Class WordCount. This class should contain the main method for the program. When it starts, it should open a WordReader stream to get words from the input file. It should then read the words, count them, sort by frequency, and print the results as illustrated earlier. (Details and hints below.) Of course, you should create additional methods besides main and call them as needed. (Feel free to use static methods if it doesn't make sense to create complete objects.) One detail: words that differ only by capitalization should be considered the same word. So if "The" and "the" appear in a file, they should count as two occurrences of the word "the".

WordReader Implementation Hints

The main issue here is how to break the input text into individual words. There are at least two possible approaches.

Read the input one line at a time using readLine(). Use methods in class String to extract individual words as substrings from the input line (methods like substring() and trim()). There are also lots of useful methods in class Character for categorizing characters - isLetter and isWhitespace, for example.
The other possibility is to look at classes StringTokenizer and StreamTokenizer. These are intended to make it "easy" to extract words (tokens) from strings or streams. "Easy" is a bit relative -- it takes some time to learn how to use the tokenizer classes -- but once learned, it's easier than fiddling with substrings and classifying characters.

Which one to use is a matter of personal preference for this assignment. There are useful things to learn and experiences to gain with either approach. You may want to explore both of them to get a sense for which one works best for you before deciding on one or the other.
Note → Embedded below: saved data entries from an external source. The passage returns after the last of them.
--- config.mk ---
export PLATFORM = sky130hd
export DESIGN_NAME = inst_fetch_unit
export DESIGN_NICKNAME = d
export VERILOG_FILES = /design/src/rtl/inst_fetch_unit.sv
export SDC_FILE = /design/constraint.sdc
export NUM_CORES = 1
export LEC_CHECK = 0
export CAP_MARGIN = 20
export CORE_MARGIN = 2
export CORE_UTILIZATION = 50
export DETAILED_ROUTE_END_ITERATION = 16
export HOLD_SLACK_MARGIN = 0.08
export PLACE_DENSITY_LB_ADDON = 0.08
export SETUP_SLACK_MARGIN = 0.3
export SLEW_MARGIN = 5
export SYNTH_ARGS = -nofsm -noshare
export SYNTH_HDL_FRONTEND = slang
export SYNTH_SLANG_ARGS = --single-unit
export TNS_END_PERCENT = 10
--- constraint.sdc ---
create_clock -name clk_i -period 9.2 [get_ports clk_i]
set_input_delay 0.92 -clock clk_i [delete_from_list [all_inputs] [get_ports clk_i]]
set_output_delay 0.92 -clock clk_i [all_outputs]
set_load 0.03 [all_outputs]
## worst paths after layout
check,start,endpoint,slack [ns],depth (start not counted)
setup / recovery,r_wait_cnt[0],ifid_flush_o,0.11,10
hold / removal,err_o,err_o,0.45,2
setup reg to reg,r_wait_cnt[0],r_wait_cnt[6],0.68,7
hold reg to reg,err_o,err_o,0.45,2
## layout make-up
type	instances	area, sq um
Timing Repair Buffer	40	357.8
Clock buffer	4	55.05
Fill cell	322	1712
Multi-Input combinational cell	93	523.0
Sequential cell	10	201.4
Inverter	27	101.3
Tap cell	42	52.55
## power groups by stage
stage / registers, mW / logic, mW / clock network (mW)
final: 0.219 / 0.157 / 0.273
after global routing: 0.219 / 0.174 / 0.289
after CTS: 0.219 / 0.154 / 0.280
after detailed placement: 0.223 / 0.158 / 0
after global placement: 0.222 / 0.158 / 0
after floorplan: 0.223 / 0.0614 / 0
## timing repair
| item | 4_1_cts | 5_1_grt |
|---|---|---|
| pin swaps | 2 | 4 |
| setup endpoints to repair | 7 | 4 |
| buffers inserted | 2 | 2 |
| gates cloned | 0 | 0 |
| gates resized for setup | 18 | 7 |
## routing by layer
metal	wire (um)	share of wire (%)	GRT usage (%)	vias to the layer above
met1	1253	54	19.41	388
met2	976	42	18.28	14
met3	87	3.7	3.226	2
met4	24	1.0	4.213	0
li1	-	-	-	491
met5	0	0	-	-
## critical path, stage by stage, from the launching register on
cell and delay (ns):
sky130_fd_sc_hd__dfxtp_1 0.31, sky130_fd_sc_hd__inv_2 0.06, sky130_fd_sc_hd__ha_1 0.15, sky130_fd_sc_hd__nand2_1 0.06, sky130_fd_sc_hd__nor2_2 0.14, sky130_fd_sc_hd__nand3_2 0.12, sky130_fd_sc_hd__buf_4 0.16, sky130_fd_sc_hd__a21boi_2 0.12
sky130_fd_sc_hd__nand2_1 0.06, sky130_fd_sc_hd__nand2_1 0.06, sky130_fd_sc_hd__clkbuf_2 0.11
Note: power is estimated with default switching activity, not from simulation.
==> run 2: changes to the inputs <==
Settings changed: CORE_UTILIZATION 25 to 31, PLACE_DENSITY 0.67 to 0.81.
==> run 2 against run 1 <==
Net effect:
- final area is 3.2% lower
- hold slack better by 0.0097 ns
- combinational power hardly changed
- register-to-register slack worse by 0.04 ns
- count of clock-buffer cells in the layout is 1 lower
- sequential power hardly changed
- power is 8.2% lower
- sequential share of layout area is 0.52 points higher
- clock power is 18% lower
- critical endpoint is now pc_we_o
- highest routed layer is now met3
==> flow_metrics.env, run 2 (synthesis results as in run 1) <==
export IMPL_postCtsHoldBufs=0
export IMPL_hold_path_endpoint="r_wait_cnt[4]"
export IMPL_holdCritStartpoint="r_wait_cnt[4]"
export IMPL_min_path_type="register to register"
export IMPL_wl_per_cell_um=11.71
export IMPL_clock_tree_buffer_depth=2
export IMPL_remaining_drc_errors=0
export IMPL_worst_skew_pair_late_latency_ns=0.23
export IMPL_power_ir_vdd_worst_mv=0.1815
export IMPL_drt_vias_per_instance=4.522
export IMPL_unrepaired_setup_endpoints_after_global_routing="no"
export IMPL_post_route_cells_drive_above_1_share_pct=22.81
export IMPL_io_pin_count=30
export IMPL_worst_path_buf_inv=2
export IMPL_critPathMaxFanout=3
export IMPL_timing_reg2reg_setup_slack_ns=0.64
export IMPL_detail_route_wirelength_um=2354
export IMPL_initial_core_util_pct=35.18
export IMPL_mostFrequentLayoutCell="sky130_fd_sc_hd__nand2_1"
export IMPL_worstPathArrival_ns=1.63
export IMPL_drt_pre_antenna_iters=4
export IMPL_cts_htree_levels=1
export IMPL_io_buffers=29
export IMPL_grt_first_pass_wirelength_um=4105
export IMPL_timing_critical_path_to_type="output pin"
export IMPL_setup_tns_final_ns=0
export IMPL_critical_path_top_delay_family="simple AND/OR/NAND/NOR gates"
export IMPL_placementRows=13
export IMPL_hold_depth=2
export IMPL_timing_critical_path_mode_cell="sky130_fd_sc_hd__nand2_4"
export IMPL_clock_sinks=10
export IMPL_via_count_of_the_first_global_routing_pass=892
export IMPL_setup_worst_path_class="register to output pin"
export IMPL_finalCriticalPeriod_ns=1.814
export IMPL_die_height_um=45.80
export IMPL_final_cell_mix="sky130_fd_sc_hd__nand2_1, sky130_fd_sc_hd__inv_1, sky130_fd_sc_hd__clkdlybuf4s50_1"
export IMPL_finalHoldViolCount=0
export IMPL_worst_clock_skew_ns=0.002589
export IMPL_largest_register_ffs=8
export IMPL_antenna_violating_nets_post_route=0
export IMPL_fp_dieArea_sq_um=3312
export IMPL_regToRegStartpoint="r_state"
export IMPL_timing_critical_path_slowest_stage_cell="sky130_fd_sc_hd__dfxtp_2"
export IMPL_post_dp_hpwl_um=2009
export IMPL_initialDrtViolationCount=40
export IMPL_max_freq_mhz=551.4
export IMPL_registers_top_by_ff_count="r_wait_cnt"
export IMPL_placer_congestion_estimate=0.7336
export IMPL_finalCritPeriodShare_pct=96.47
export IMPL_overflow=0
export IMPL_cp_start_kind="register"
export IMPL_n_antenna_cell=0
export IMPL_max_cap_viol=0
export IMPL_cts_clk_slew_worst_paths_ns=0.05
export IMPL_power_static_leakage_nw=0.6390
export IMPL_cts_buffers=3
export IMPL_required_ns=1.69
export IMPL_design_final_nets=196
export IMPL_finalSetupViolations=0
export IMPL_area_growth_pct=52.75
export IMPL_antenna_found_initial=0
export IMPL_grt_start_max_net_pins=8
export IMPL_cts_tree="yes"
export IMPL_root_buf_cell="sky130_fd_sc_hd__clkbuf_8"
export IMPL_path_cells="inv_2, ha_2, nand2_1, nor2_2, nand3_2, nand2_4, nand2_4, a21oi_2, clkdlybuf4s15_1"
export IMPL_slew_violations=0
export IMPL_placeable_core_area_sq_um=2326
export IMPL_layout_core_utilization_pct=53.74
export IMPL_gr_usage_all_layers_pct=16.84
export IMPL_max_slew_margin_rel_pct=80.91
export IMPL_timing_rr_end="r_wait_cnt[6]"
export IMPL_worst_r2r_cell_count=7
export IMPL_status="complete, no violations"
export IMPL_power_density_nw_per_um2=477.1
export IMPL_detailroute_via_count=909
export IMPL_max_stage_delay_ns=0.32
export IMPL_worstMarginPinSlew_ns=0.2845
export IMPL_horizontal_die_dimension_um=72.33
WordCount Implementation Hints

Store the <word, frequency> pairs in a HashMap. Each word read from the input becomes a key in the map, and the associated value is the number of times the word has been seen in the input text so far.
You will need to use class Integer to turn the integer frequency counts into Objects that can be stored as values in a HashMap. Integer intObj = new Integer(17); creates an Object version of 17; intObj.intValue() extracts the stored int value from the Integer object.
You should convert all words to lowercase letters before using them as a key in the HashMap. That ensures that different capitalizations of the same word are treated the same. The toLowerCase method of class String is ideal for this.
Once you've read the entire input file, you need to extract the <word, frequency> pairs, sort by frequency (and, if you're fancy, alphabetically by word in case of a tie), and print the most frequent pairs. This is where the standard library classes really pay off. For example, HashMap includes a method entrySet() that returns a Set containing all the <key,value> pairs in the HashMap. Set contain a toArray method that returns an array containing its elements. There are various sort methods floating around (see the index of the Javadoc pages), which might be useful (or might not). There are also intriguing classes named SortedMap and SortedSet, which have some interesting properties.You won't need to use all of these things, but, if you think about it a bit, you should find it very easy to convert the list of <word, frequency> pairs into a list of words sorted by frequency.

Written Report

If you turn in the assignment, you must turn in a short report that discusses your program, describes the design, and issues you encountered while working on it. Your report should cover

Planning and operation: How did you organize your code? What design issues did you encounter?
Testing: How did you test your code? What sort of bugs did you encounter? What works and what doesn't? Are there any unresolved problems in the code?
Evaluate this project. What did you learn from it? Was it worth the effort? This could include things you learned about specifications and interfaces, design issues, Java language or library issues, debugging, etc.

A turnin form will be available online. Use it to turn in your files by Monday, December 10, at 10:00 PM. You do not need to hand in a printed copy. Hand in your written report in section on Tuesday, December 11.